Interpreters are easy to write, easy to (re)use. One of the development strategies is to have a really short feedback loop. Keeping the full product building and testing as fast as possible (around one minute on a developer's machine, 10 minutes to build/test/deploy on the continuous integration). So we have interpreters that target the real infrastructure (AWS DynamoDB, AWS Kinesis, ElasticSearch), and interpreters in-memory for tests. At some point we wanted a local version of the backend to facilitate front-end development, it takes us little effort to pull the code and pick the right interpreters. For example, we picked the in-memory interpreters for stores but we took the logging used in production. Extensibility is great, adding effects and interpreters is linear.
Interpreters can be composed. Not only we can have interpreters depending on each other (we have an interpreter of an event store effect, which yields a registry effect, a time effect, and a log effect), but we are also able to transform effects on the fly (for buffering, checking the number of calls), without changing the underlying code.
Most important effects exist already. Most of the heavy lifting is done and we can easily reuse it in our specific interpreters.
What did not work
Initial effects are costly to build. While the principle is simple, setting up the infrastructure is a bit tedious.
Errors handling is difficult. While Haskell is not known for the simplicity of its compilation errors, polysemy makes them worse. Even with the polysemy-plugin, if we forgot to apply one value to an effect, we might end up with an error suggesting a missing effect. Sometimes we even get an incomprehensive error when it happens around effect declaration.
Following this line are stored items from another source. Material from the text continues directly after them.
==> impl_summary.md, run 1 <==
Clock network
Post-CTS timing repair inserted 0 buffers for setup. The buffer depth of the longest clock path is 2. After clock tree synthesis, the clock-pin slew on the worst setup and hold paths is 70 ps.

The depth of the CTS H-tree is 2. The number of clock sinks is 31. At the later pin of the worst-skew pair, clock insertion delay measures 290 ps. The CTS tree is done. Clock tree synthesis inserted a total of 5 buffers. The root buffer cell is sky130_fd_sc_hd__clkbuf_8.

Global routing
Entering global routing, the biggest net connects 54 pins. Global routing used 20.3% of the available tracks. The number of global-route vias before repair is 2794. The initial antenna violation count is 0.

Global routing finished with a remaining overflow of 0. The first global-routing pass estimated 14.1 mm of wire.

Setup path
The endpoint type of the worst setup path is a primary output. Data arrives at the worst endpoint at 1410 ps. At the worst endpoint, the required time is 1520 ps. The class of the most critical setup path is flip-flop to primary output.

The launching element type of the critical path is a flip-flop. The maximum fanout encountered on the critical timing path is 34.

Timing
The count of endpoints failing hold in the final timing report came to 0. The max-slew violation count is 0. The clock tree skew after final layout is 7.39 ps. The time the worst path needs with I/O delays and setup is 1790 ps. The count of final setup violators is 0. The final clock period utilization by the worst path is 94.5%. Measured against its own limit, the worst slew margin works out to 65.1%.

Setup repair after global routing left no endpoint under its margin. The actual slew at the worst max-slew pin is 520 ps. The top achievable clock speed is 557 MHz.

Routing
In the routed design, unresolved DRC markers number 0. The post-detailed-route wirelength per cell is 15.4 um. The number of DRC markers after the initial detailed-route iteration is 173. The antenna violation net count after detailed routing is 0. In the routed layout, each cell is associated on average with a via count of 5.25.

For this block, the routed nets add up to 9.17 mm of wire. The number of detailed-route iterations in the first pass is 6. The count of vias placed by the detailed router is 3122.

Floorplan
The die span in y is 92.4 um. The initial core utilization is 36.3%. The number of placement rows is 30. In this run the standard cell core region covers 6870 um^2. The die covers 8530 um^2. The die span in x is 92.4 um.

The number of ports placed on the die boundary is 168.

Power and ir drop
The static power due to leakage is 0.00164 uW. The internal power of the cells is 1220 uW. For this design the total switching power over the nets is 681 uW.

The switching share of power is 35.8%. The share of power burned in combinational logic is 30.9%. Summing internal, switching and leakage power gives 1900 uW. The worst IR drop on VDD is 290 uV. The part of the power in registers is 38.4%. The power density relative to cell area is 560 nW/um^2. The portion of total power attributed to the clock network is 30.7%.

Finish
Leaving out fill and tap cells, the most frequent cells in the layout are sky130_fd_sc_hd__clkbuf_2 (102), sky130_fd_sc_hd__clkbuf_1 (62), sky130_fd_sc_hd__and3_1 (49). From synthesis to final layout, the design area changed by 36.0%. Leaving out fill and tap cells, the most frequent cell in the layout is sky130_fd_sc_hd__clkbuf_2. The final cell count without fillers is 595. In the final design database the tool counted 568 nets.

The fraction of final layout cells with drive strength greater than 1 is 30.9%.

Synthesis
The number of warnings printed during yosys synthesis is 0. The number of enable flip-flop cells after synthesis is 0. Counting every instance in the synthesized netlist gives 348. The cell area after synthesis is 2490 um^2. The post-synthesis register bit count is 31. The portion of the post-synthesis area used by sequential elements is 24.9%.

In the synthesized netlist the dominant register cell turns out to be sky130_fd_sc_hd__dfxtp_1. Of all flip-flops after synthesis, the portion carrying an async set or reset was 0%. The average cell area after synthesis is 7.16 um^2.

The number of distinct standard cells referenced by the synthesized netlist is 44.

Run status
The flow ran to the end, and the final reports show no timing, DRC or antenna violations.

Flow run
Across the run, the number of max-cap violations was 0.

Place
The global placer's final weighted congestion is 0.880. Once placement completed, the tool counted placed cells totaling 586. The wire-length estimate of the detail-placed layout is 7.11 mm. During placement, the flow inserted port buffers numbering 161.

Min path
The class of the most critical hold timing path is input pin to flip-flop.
Onboarding is painful. I find effects systems quite simple to grasp (compared to monad transformers), but I think there is a lack of culture, feedback, and examples around it. Consequently, whenever we onboarded people, it took more time than we expected, while our codebase is full of examples.
What can be improved
The documentation is good enough. It contains all we need to work with the wide range of effects, but we need more articles (and even books) on it. This will improve the culture around it and will reduce the onboarding effort.
Having more guidance on the design process. While we aim for a very iterative Type Driven Design, it is especially true in effects systems. For example, I usually iterate three to four times over a piece of code before it is stabilized, and when it comes to effects, it usually takes seven iterations.
Better warnings would be great. Especially for redundant constraints, which is helpful for not effects-related code, but is necessary for effects-related code. It is quite easy to start our code, add an effect, change the code, drop this effect, and keep the constraint. In the end, we keep carrying this effect, which pollutes the type signature and forces us to interpret it.
Despite the initial investment and learning the basics, I think that choosing polysemy was one of our best moves. It helps us to have better structure in our code, giving it good stability.